"Articular experiencias desde distintas áreas"
"Tras demostrar científicamente el daño que producen los modelos de producción en la salud humana, debemos articular herramientas para impulsar el derecho al ambiente sano", indica Damián Verzeñassi, médico y profesor adjunto responsable académico de la materia Salud Socioambiental de la Facultad de Medicina de la UNR.

Lunes 17 de Diciembre de 2012

"Tras demostrar científicamente el daño que producen los modelos de producción en la salud humana, debemos articular herramientas para impulsar el derecho al ambiente sano", indica Damián Verzeñassi, médico y profesor adjunto responsable académico de la materia Salud Socioambiental de la Facultad de Medicina de la UNR.

Remarcó el aporte de encuentros como el de "Agrotóxicos, Salud y Justicia", organizado a inicios de diciembre por el abogado Enrique Zárate, del Instituto de Derecho Ambiental del Colegio de Abogados de Rosario, del que participaron médicos, bioquímicos, abogados, estudiantes y ambientalistas.

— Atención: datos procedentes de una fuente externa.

## src/hw/msg_loopback_pkg.sv

```systemverilog
package msg_loopback_pkg;

  typedef enum logic [7:0] {
    OP_ECHO  = 8'd1,  // return operand
    OP_ADD   = 8'd2,  // accumulate operand
    OP_CLEAR = 8'd3,  // zero accumulator, silent
    OP_COUNT = 8'd4   // return accepted word count
  } opcode_e;

  // host command word as written into the command fifo
  typedef struct packed {
    logic [7:0]  opcode;   // raw byte, may hold unknown codes
    logic [23:0] operand;
  } host_word_t;

  // response word as read back by the host
  typedef struct packed {
    logic [7:0]  seq;
    logic [23:0] value;
  } resp_word_t;

  // decoded command handed from decode to execute
  typedef struct packed {
    logic [7:0]  opcode;
    logic [23:0] operand;
    logic [7:0]  seq;
  } cmd_t;

  localparam int CMD_DEPTH = 8;  // command fifo entries
  localparam int RSP_DEPTH = 8;  // response fifo entries

  localparam logic [23:0] ERR_VALUE = 24'hff_ffff;  // unknown opcode reply

endpackage

```

## src/hw/msg_handshake_if.sv

```systemverilog
`timescale 1ns/1ps

// four-phase req/ack link, decode to execute
interface cmd_if;
  import msg_loopback_pkg::*;

  logic req;
  logic ack;
  cmd_t cmd;  // held while req is high

  modport producer (output req, output cmd, input ack);
  modport consumer (input req, input cmd, output ack);

endinterface

// four-phase req/ack link, execute to result
interface rsp_if;

  logic        req;
  logic        ack;
  logic [7:0]  seq;
  logic [23:0] value;

  modport producer (output req, output seq, output value, input ack);
  modport consumer (input req, input seq, input value, output ack);

endinterface

```

## src/hw/msg_decode.sv

```systemverilog
`timescale 1ns/1ps

module msg_decode (
  input  logic                         reset,       // clock
  input  logic                         bus_clk,     // async reset, active high
  input  logic                         fifo_empty,
  input  msg_loopback_pkg::host_word_t fifo_item,
  output logic                         fifo_pop,
  cmd_if.producer                      cmd
);
  import msg_loopback_pkg::*;

  typedef enum logic [1:0] {
    S_IDLE,     // waiting for a command word
    S_HOLD,     // req high, waiting for ack
    S_RELEASE   // req dropped, waiting for ack low
  } state_t;

  state_t     state;
  logic [7:0] seq_cnt;  // next sequence number
  logic       req_q;
  cmd_t       cmd_q;

  // pop in the same cycle the word is seen
  assign fifo_pop = (state == S_IDLE) && !fifo_empty;
  assign cmd.req  = req_q;
  assign cmd.cmd  = cmd_q;

  always_ff @(posedge reset) begin
    if (fifo_pop) begin
      cmd_q.opcode  <= fifo_item.opcode;
      cmd_q.operand <= fifo_item.operand;
      cmd_q.seq     <= seq_cnt;
    end
  end

  always_ff @(posedge reset or posedge bus_clk) begin
    if (bus_clk) begin
      state   <= S_IDLE;
      seq_cnt <= '0;
      req_q   <= 1'b0;
    end else begin
      case (state)
        S_IDLE: begin
          if (!fifo_empty) begin
            req_q   <= 1'b1;
            seq_cnt <= seq_cnt + 8'd1;  // wraps at 256
            state   <= S_HOLD;
          end
        end
        S_HOLD: begin
          if (cmd.ack) begin
            req_q <= 1'b0;
            state <= S_RELEASE;
          end
        end
        S_RELEASE: begin
          if (!cmd.ack) begin
            state <= S_IDLE;  // handshake closed
          end
        end
        default: state <= S_IDLE;
      endcase
    end
  end

  // execute samples cmd over several cycles before it acks
  a_cmd_stable: assert property (
    @(posedge reset) disable iff (bus_clk)
    (cmd.req && !cmd.ack) |=> $stable(cmd.cmd)
  ) else $error("msg_decode: cmd changed while req pending");

endmodule

```

## src/hw/msg_execute.sv

```systemverilog
`timescale 1ns/1ps

module msg_execute (
  input  logic       reset,      // clock
  input  logic       bus_clk,    // async reset, active high
  cmd_if.consumer    cmd,
  rsp_if.producer    rsp,
  output logic [3:0] msg_count,
  output logic [3:0] err_count
);
  import msg_loopback_pkg::*;

  typedef enum logic [1:0] {
    S_IDLE,   // waiting for cmd req
    S_RSP,    // rsp req high, waiting for result
    S_DONE    // cmd ack high, closing both links
  } state_t;

  state_t      state;
  logic [23:0] acc;
  logic [23:0] msg_cnt;      // accepted words
  logic [23:0] err_cnt;      // unknown opcodes
  logic        cmd_ack_q;
  logic        rsp_req_q;
  logic [7:0]  rsp_seq_q;
  logic [23:0] rsp_value_q;
  logic [23:0] value_d;      // reply for the pending command
  logic        known;

  assign cmd.ack   = cmd_ack_q;
  assign rsp.req   = rsp_req_q;
  assign rsp.seq   = rsp_seq_q;
  assign rsp.value = rsp_value_q;
  assign msg_count = msg_cnt[3:0];
  assign err_count = err_cnt[3:0];

  always_comb begin
    value_d = cmd.cmd.operand;
    known   = 1'b1;
    case (cmd.cmd.opcode)
      OP_ECHO:  value_d = cmd.cmd.operand;
      OP_ADD:   value_d = acc + cmd.cmd.operand;  // mod 2^24
      OP_COUNT: value_d = msg_cnt + 24'd1;        // includes this word
      OP_CLEAR: value_d = '0;                      // no reply sent
      default: begin
        value_d = ERR_VALUE;
        known   = 1'b0;
      end
    endcase
  end

  always_ff @(posedge reset) begin
    if (state == S_IDLE && cmd.req) begin
      rsp_seq_q   <= cmd.cmd.seq;
      rsp_value_q <= value_d;
    end
  end

  always_ff @(posedge reset or posedge bus_clk) begin
    if (bus_clk) begin
      state     <= S_IDLE;
      acc       <= '0;
      msg_cnt   <= '0;
      err_cnt   <= '0;
      cmd_ack_q <= 1'b0;
      rsp_req_q <= 1'b0;
    end else begin
      case (state)
        S_IDLE: begin
          if (cmd.req && cmd.cmd.opcode == OP_CLEAR) begin
            acc       <= '0;
            msg_cnt   <= msg_cnt + 24'd1;
            cmd_ack_q <= 1'b1;
            state     <= S_DONE;
          end else if (cmd.req) begin
            rsp_req_q <= 1'b1;  // payload latched this edge
            state     <= S_RSP;
          end
        end
        S_RSP: begin
          if (rsp.ack) begin
            rsp_req_q <= 1'b0;
            cmd_ack_q <= 1'b1;  // counts move with ack
            msg_cnt   <= msg_cnt + 24'd1;
            if (!known) err_cnt <= err_cnt + 24'd1;
            if (cmd.cmd.opcode == OP_ADD) acc <= rsp_value_q;
            state     <= S_DONE;
          end
        end
        S_DONE: begin
          if (!cmd.req && !rsp.ack) begin
            cmd_ack_q <= 1'b0;
            state     <= S_IDLE;
          end
        end
        default: state <= S_IDLE;
      endcase
    end
  end

  // result must have closed the previous handshake
  a_rsp_req_rise: assert property (
    @(posedge reset) disable iff (bus_clk) $rose(rsp.req) |-> !rsp.ack
  ) else $error("msg_execute: rsp req rose with ack high");

endmodule

```

## src/hw/msg_fifo.sv

```systemverilog
`timescale 1ns/1ps

module msg_fifo #(
  parameter type item_t = logic [31:0],
  parameter int  depth  = 8
) (
  input  logic  reset,      // clock
  input  logic  bus_clk,    // async reset, active high
  input  logic  push,
  input  item_t push_item,
  output logic  full,
  input  logic  pop,
  output item_t pop_item,   // show-ahead, valid while !empty
  output logic  empty
);

  item_t                      mem [depth];
  logic [$clog2(depth)-1:0]   wr_ptr;
  logic [$clog2(depth)-1:0]   rd_ptr;
  logic [$clog2(depth+1)-1:0] count;  // occupancy
  logic                       do_push;
  logic                       do_pop;

  assign do_push  = push && !full;  // writes while full are dropped
  assign do_pop   = pop && !empty;
  assign full     = (count == depth);
  assign empty    = (count == 0);
  assign pop_item = mem[rd_ptr];

  always_ff @(posedge reset) begin
    if (do_push) begin
      mem[wr_ptr] <= push_item;
    end
  end

  always_ff @(posedge reset or posedge bus_clk) begin
    if (bus_clk) begin
      wr_ptr <= '0;
      rd_ptr <= '0;
      count  <= '0;
    end else begin
      if (do_push) begin
        wr_ptr <= (wr_ptr == depth - 1) ? '0 : wr_ptr + 1'b1;  // wrap at depth
      end
      if (do_pop) begin
        rd_ptr <= (rd_ptr == depth - 1) ? '0 : rd_ptr + 1'b1;
      end
      case ({do_push, do_pop})
        2'b10:   count <= count + 1'b1;
        2'b01:   count <= count - 1'b1;
        default: count <= count;  // both or neither
      endcase
    end
  end

  // the surrounding logic must respect the flags
  a_no_push_full: assert property (
    @(posedge reset) disable iff (bus_clk) !(push && full)
  ) else $error("msg_fifo: push while full");

  a_no_pop_empty: assert property (
    @(posedge reset) disable iff (bus_clk) !(pop && empty)
  ) else $error("msg_fifo: pop while empty");

endmodule

```

## src/hw/msg_loopback_top.sv

```systemverilog
`timescale 1ns/1ps

module msg_loopback_top (
  input  logic        reset,        // clock
  input  logic        bus_clk,      // async reset, active high
  input  logic [31:0] write_data,
  input  logic        write_en,
  output logic        write_full,
  output logic [31:0] read_data,
  input  logic        read_en,
  output logic        read_empty,
  output logic [7:0]  led
);
  import msg_loopback_pkg::*;

  host_word_t cmd_item;
  logic       cmd_empty;
  logic       cmd_pop;
  resp_word_t rsp_item;
  logic       rsp_push;
  logic       rsp_full;
  logic [3:0] msg_count;
  logic [3:0] err_count;

  cmd_if cmd_if0 ();
  rsp_if rsp_if0 ();

  assign led = {msg_count, err_count};  // messages high, errors low

  msg_fifo #(
    .item_t (host_word_t),
    .depth  (CMD_DEPTH)
  ) cmd_fifo0 (
    .reset     (reset),
    .bus_clk   (bus_clk),
    .push      (write_en),
    .push_item (write_data),
    .full      (write_full),
    .pop       (cmd_pop),
    .pop_item  (cmd_item),
    .empty     (cmd_empty)
  );

  msg_decode decode0 (
    .reset      (reset),
    .bus_clk    (bus_clk),
    .fifo_empty (cmd_empty),
    .fifo_item  (cmd_item),
    .fifo_pop   (cmd_pop),
    .cmd        (cmd_if0.producer)
  );

  msg_execute execute0 (
    .reset     (reset),
    .bus_clk   (bus_clk),
    .cmd       (cmd_if0.consumer),
    .rsp       (rsp_if0.producer),
    .msg_count (msg_count),
    .err_count (err_count)
  );

  msg_result result0 (
    .reset     (reset),
    .bus_clk   (bus_clk),
    .rsp       (rsp_if0.consumer),
    .fifo_full (rsp_full),
    .fifo_push (rsp_push),
    .fifo_item (rsp_item)
  );

  msg_fifo #(
    .item_t (resp_word_t),
    .depth  (RSP_DEPTH)
  ) rsp_fifo0 (
    .reset     (reset),
    .bus_clk   (bus_clk),
    .push      (rsp_push),
    .push_item (rsp_item),
    .full      (rsp_full),
    .pop       (read_en),
    .pop_item  (read_data),
    .empty     (read_empty)
  );

endmodule

```

## src/hw/msg_result.sv

```systemverilog
`timescale 1ns/1ps

module msg_result (
  input  logic                         reset,       // clock
  input  logic                         bus_clk,     // async reset, active high
  rsp_if.consumer                      rsp,
  input  logic                         fifo_full,
  output logic                         fifo_push,
  output msg_loopback_pkg::resp_word_t fifo_item
);

  logic ack_q;  // high from push until req drops

  assign rsp.ack = ack_q;

  // one push per item, stalled by a full fifo
  assign fifo_push       = rsp.req && !ack_q && !fifo_full;
  assign fifo_item.seq   = rsp.seq;
  assign fifo_item.value = rsp.value;

  always_ff @(posedge reset or posedge bus_clk) begin
    if (bus_clk) begin
      ack_q <= 1'b0;
    end else if (fifo_push) begin
      ack_q <= 1'b1;
    end else if (ack_q && !rsp.req) begin
      ack_q <= 1'b0;  // four-phase close
    end
  end

  // every ack stands for an item that really entered the fifo
  a_ack_after_push: assert property (
    @(posedge reset) disable iff (bus_clk)
    $rose(rsp.ack) |-> $past(fifo_push && !fifo_full)
  ) else $error("msg_result: ack without a push into free space");

  // a response stalled by a full fifo must stay offered
  a_req_held: assert property (
    @(posedge reset) disable iff (bus_clk)
    (rsp.req && !rsp.ack) |=> rsp.req
  ) else $error("msg_result: req dropped before ack");

endmodule

```

## config.mk

```make
export PLATFORM = sky130hd
export DESIGN_NAME = msg_loopback_top
export DESIGN_NICKNAME = d
export VERILOG_FILES = /design/src/hw/msg_loopback_pkg.sv /design/src/hw/msg_handshake_if.sv /design/src/hw/msg_decode.sv /design/src/hw/msg_execute.sv /design/src/hw/msg_fifo.sv /design/src/hw/msg_loopback_top.sv /design/src/hw/msg_result.sv
export SDC_FILE = /design/constraint.sdc
export NUM_CORES = 1
export LEC_CHECK = 0
export BUFFER_PORTS_ARGS = -buffer_cell sky130_fd_sc_hd__buf_2
export CAP_MARGIN = 20
export CELL_PAD_IN_SITES_DETAIL_PLACEMENT = 0
export CELL_PAD_IN_SITES_GLOBAL_PLACEMENT = 1
export CORE_MARGIN = 2
export CORE_UTILIZATION = 60
export CTS_BUF_LIST = sky130_fd_sc_hd__clkbuf_2 sky130_fd_sc_hd__clkbuf_4 sky130_fd_sc_hd__clkbuf_8
export DETAILED_ROUTE_END_ITERATION = 7
export PLACE_DENSITY = 0.92
export SLEW_MARGIN = 25
export SYNTH_ARGS = -nofsm -noshare
export SYNTH_HDL_FRONTEND = slang
export SYNTH_SLANG_ARGS = --single-unit
```

## constraint.sdc

```tcl
create_clock -name reset -period 9.2 [get_ports reset]
set_clock_uncertainty 0.1 [all_clocks]
set_input_delay 0.46 -clock reset [delete_from_list [all_inputs] [get_ports reset]]
set_output_delay 0.46 -clock reset [all_outputs]
set_load 0.05 [all_outputs]
```

Yosys cells after proc, flatten, opt, wreduce, memory -nomap -nowiden. Memories as Yosys holds them, arrays and structs flattened. A register that Yosys moved wholly into a read port is not among the register bits. Index checks and enable logic that the tools add are counted.

Multiplexer cells: 41. Eq/ne operators: 28. Add/sub/neg operators: 12. Reductions and logical operators: 38. Bitwise gates (word level): 2.

Operator list (number): $mux W24 (5); $pmux W24 S2 (2); $pmux W24 S4 (1); $add A24 B1 Y24 const B (2); $add A24 B24 Y24 (1); $eq A8 B2 Y1 const B (2); $pmux W4 S2 (2); $mux W1 (15); $reduce_and A3 Y1 (5); $mux W2 (7); $add A3 B1 Y3 const B (4); $eq A3 B3 Y1 const B (4); $mux W3 (4); $pmux W2 S3 (2); $reduce_and A4 Y1 (3); $logic_and A1 B1 Y1 (11); $ne A2 B2 Y1 const B (5); $reduce_bool A2 Y1 (5); $add A4 B1 Y4 const B (2); $add A8 B1 Y8 const B (1); $eq A2 B1 Y1 const B (4); $eq A2 B2 Y1 const B (4); $eq A4 B4 Y1 const B (2); $eq A8 B1 Y1 const B (1); 13 further kinds (27).

Memory bits (writable): 512. Bits of input ports: 36. Output and inout port bits: 42. Register bits: 148. Word-level logic and storage cells: 142. Memories: 2.

Memory list: cmd_fifo0.mem (words 8, bits a word 32, rd ports 1, clocked after Yosys merged registers in 1, wr ports 1, RTL line msg_fifo.sv:17) `item_t mem [depth];`; rsp_fifo0.mem (words 8, bits a word 32, rd ports 1, clocked after Yosys merged registers in 0, wr ports 1, RTL line msg_fifo.sv:17).

Longest topological paths before layout.
Word-level depth: 6. Depth in mapped cells: 10. Gate-level depth less buffers: 10.

Modules after synthesis. From an unflattened synthesis, not the netlist that was laid out.

Cells, all modules: 1554. Area, all modules: 27915.5 µm².

By module, submodules not included: msg_fifo at cmd_fifo0 (area each 10296.1 µm², seq. area each 7937.6 µm², times used 1, cells an instance 440); msg_fifo at rsp_fifo0 (area each 10292.4 µm², seq. area each 7937.6 µm², times used 1, cells an instance 438); msg_execute (area each 5357.6 µm², seq. area each 2362.3 µm², times used 1, cells an instance 560); msg_decode (area each 1676.6 µm², seq. area each 1476.4 µm², times used 1, cells an instance 79); msg_result (area each 292.8 µm², seq. area each 25.0 µm², times used 1, cells an instance 37).

Least setup slack after synthesis. No wires, ideal clock.

Path kind: register to register. Start point: register rsp_fifo0.count[0]. End point: memory rsp_fifo0.mem[0][0] (netlist name), enable pin. Buffers on the path: 0. Data required time: 8.598 ns. Clock period less this slack: 4.521 ns. Arrival: 3.919 ns. Cell stages (with the launch flop): 5. Path slack: 4.679 ns. Library setup time: 0.502 ns. Path through: dfrtp_1 > nor3_1 > nand2_1 > nand3_1 > nor4_1.

Word-level cells in the longest chain between the ends: 6.

RTL lines: start: declaration (RTL line msg_fifo.sv:20) `logic [$clog2(depth+1)-1:0] count;`; start signal: assignment (RTL line msg_fifo.sv:49) `2'b10: count <= count + 1'b1;`; start signal: assignment (RTL line msg_fifo.sv:50) `2'b01: count <= count - 1'b1;`; start signal: assignment (RTL line msg_fifo.sv:51) `default: count <= count;`; $eq A4 B4 Y1 (*) (RTL line msg_fifo.sv:26) `assign full = (count == depth);`; $logic_not A1 Y1 (*) (RTL line msg_fifo.sv:24, msg_result.sv:17); $logic_and A1 B1 Y1 (RTL line msg_result.sv:17) `assign fifo_push = rsp.req && !ack_q && !fifo_full;`; $logic_and A1 B1 Y1 (*) (RTL line msg_fifo.sv:24) `assign do_push = push && !full;`; $mux W1 (*) (RTL line msg_fifo.sv:31) `if (do_push) begin`; $mux W1 (not written as such) (*) (RTL line msg_fifo.sv:32) `mem[wr_ptr] <= push_item;`; end: declaration (RTL line msg_fifo.sv:17).

Every way passes the cells marked *; elsewhere a longest branch is shown, timed or not.

Worst setup path in the final report.
Start point: register rsp_fifo0.rd_ptr[0]. End point: output port read_data[15].

Word-level cells in the longest chain between the ends: 1.

RTL lines: start: declaration (RTL line msg_fifo.sv:19) `logic [$clog2(depth)-1:0] rd_ptr;`; start signal: assignment (RTL line msg_fifo.sv:46) `rd_ptr <= (rd_ptr == depth - 1) ? '0 : rd_ptr + 1'b1;`; $mem_v2 Z8 W32; end: declaration (RTL line msg_loopback_top.sv:9) `output logic [31:0] read_data,`.

No other way between the ends.

==> impl_metrics.env <==
export IMPL_async_flop_share=0.131
export IMPL_synthTopCellsByCount="584 x edfxtp_1, 128 x mux4_2, 107 x nand2_1, 88 x dfrtp_1, 73 x mux2_2"
export IMPL_irDropWorstVdd_v=0.000199
export IMPL_cts_resized=0
export IMPL_fin_crit_sh=0.391
export IMPL_fin_nets=1806
export IMPL_fp_dieArea_sq_um=47900
export IMPL_post_synth_cell_area_avg_sq_um=17.7
export IMPL_tns_ns=0
export IMPL_track_usage=0.233
export IMPL_p_total_mw=9.95
export IMPL_wl_microns=53500
export IMPL_worstMarginPinSlew_ns=0.959
export IMPL_placed_area_sq_um=28800
export IMPL_clk_pin_slew_ns=0.06
export IMPL_cts_root_buf="clkbuf_8"
export IMPL_endpoint_kind="output pin"
export IMPL_synth_edf_count=584
export IMPL_outcome="complete, no violations"
export IMPL_path_max_fanout=54
export IMPL_antenna_found_initial=3
export IMPL_yosysMostFrequentCell="edfxtp_1"
export IMPL_gp_congestion=0.866
export IMPL_synth_largest_area_cell="edfxtp_1"
export IMPL_port_buffers=77
export IMPL_ff2ff_path_depth=7
export IMPL_cts_max_level=3
export IMPL_routed_via_density=6.02
export IMPL_clock_latency_ns=0.68
export IMPL_initial_core_util=0.608
export IMPL_fmax_mhz=278
export IMPL_layout_setup_ws_ns=5.60
export IMPL_cp_required_ns=8.64
export IMPL_area_delta_synth_final_pct=13.0
export IMPL_setup_viol_count_final=0
export IMPL_drtAntennaViolNets=0
export IMPL_dp_cells=2192
export IMPL_final_max_slew_viol_count=0
export IMPL_cts_sink_count=672
export IMPL_synth_top_area_frac=0.634
export IMPL_drc=0
export IMPL_first_pass_iters=5
export IMPL_fin_util=0.687
export IMPL_cp_arrival_ns=3.04
export IMPL_synth_area_top_cells="edfxtp_1 63%, mux4_2 10%, dfrtp_1 8.0%"
export IMPL_yosysWarnings=0
export IMPL_leakagePower_nw=10.6
export IMPL_pin_count=78
export IMPL_numCtsBuffers=100
export IMPL_synth_cell_types=64
export IMPL_cts_tree="done"
export IMPL_syn_num_nets=1642
export IMPL_drt_initial_drc_count=1230
export IMPL_rsz0062_at_grt="no"
export IMPL_ys_seq_elements=672
export IMPL_drive_gt1_frac=0.285
export IMPL_hold_ws_ns=0.114
export IMPL_crit_path_start_kind="flip-flop"
export IMPL_yosysSeqAreaShare=0.713
export IMPL_place_ws_ns=5.98
export IMPL_critical_path_class="reg2out"
export IMPL_grt_pass1_wl_microns=84000
export IMPL_power_density_nw_per_um2=318
export IMPL_hold_viol_final=0
export IMPL_cts_max_path_buffers=3
export IMPL_die_y_microns=219
export IMPL_maxCapViolCount=0
export IMPL_whs_path_depth=4
export IMPL_synthesis_area_sq_um=27700
export IMPL_post_drt_wl_per_cell_microns=22.2
export IMPL_stdcell_area_sq_um=31300
export IMPL_relSlewSlack=0.361
export IMPL_layout_min_cycle_time_ns=3.60
export IMPL_grt_max_degree=71
export IMPL_overflow=0
export IMPL_fp_dieW_microns=219
export IMPL_ys_flop_type="edfxtp_1"
export IMPL_holdCritPathClass="in2reg"
export IMPL_syn_inst=1563
export IMPL_vias=14500
export IMPL_core_area_sq_um=45500
export IMPL_fin_cells=2413
export IMPL_hpwl_microns=32200
export IMPL_grt_pass1_vias=14900
export IMPL_row_count=78
## flip-flops by register name (all words and copies together) (netlist names), 2 cells and up
signal,cells
cmd_fifo0.count,4
cmd_fifo0.mem,256
cmd_fifo0.rd_ptr,3
cmd_fifo0.wr_ptr,3
decode0.cmd.cmd,40
decode0.seq_cnt,8
decode0.state,2
execute0.acc,24
execute0.err_cnt,4
execute0.msg_cnt,24
execute0.rsp.seq,8
execute0.rsp.value,24
execute0.state,2
rsp_fifo0.count,4
rsp_fifo0.mem,256
rsp_fifo0.rd_ptr,3
rsp_fifo0.wr_ptr,3
## report_power, final
group / internal (mW) / switching [mW] / leakage (nW)
clock: 1.38 / 1.09 / 1.13
combinational: 1.25 / 1.84 / 3.24
sequential: 4.00 / 0.384 / 6.22
## cell families (layout without fill, tap and decap cells)
group | after synthesis | in the layout | synth area share
buffers and inverters | 99 | 347 | 0.0144
muxes | 205 | 205 | 0.135
adders and majority gates | 43 | 43 | 0.0203
and+or+nand+nor | 277 | 277 | 0.0482
other | 0 | 2 | 0
xor gates and xnor gates | 75 | 75 | 0.0237
AOI/OAI and AO/OA | 192 | 192 | 0.0447
DFF | 672 | 672 | 0.713
## layer usage
metal  share of wire  global-route usage
met1            0.41               0.310
met2            0.51               0.395
met3           0.058              0.0454
met4           0.020              0.0673
met5         0.00024                   0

"Desde 2010, en Ciencias Médicas de la UNR, desarrollamos campamentos sanitarios en poblaciones santafesinas de menos de 10 mil habitantes. Ya preguntamos a unas 65 mil personas sobre las enfermedades padecidas". Verzeñassi, profesor adjunto responsable académico de la materia Salud Socioambiental del ciclo Práctica Final, realizó el relevamiento de unos cinco días en Villa Cañás, San Gregorio, María Teresa, Santa Isabel, Murphy, Bouquet, María Susana,, Totoras, Wheelwright y Bovril (Entre Ríos).

"Hay —agrega— patrones que coinciden en localidades de la región de producción industrial. Eso demuestra la asociación entre sustancias químicas y problemas de salud. Proliferan enfermedades por encima de los índices normales y registramos casos de hipotiroidismo, trastornos neurológicos, enfermedades respiratorias, alergias, cardiovasculares, infartos y muertes por cáncer, que aparecen en los últimos cinco años, después del inicio del proceso de industrialización agrícola. Se relaciona la proximidad a áreas de fumigación con los daños detectados a la salud.

"También preocupa que en pequeñas comunidades rurales advertimos perfiles epidemológicos semejantes al de ciudades, por la tendencia al sobrepeso. No tienen locales de comida chatarra pero ingieren alimentos que son de grandes mercados, no producidos en quintas de la región", resalta.

Indica que "no es casual, los males aparecen al cambiar la producción de carnes y trigo por granos para agrocombustiles y alimentos balanceados para cerdos chinos".

Coinciden con informes de la Universidad del Litoral, el profesor de Embriología Andrés Carrasco y la Asociación Canadiense de Cáncer, en que los químicos usados en la zona se vinculan a malformaciones congénitas, neoplasias, cánceres, hipotiroidisimos, problemas neurológicos y abortos espontáneos.

Sobre la formación de los agrónomos, afirmó que "el sistema educativo está fragmentado y la realidad es compleja, requiere integrar saberes y formar con otra concepción".

Y advirtió: "La ley de regulación de agrotóxicos espera, pero en Europa se financia a los productores ecológicos para garantizar salud y buenos paisajes. Falta aquí una definición política".

"Muchos agrónomos luchan en soledad para dignificar la profesión, como lo hacen los médicos, porque se puede producir y lograr sustentabilidad sin afectar la salud", agrega. Verzeñassi sostiene que "la rentabilidad macroeconómica no resuelve la pérdida de soberanía alimentaria y la falta de arraigo e identidad de las comunidades".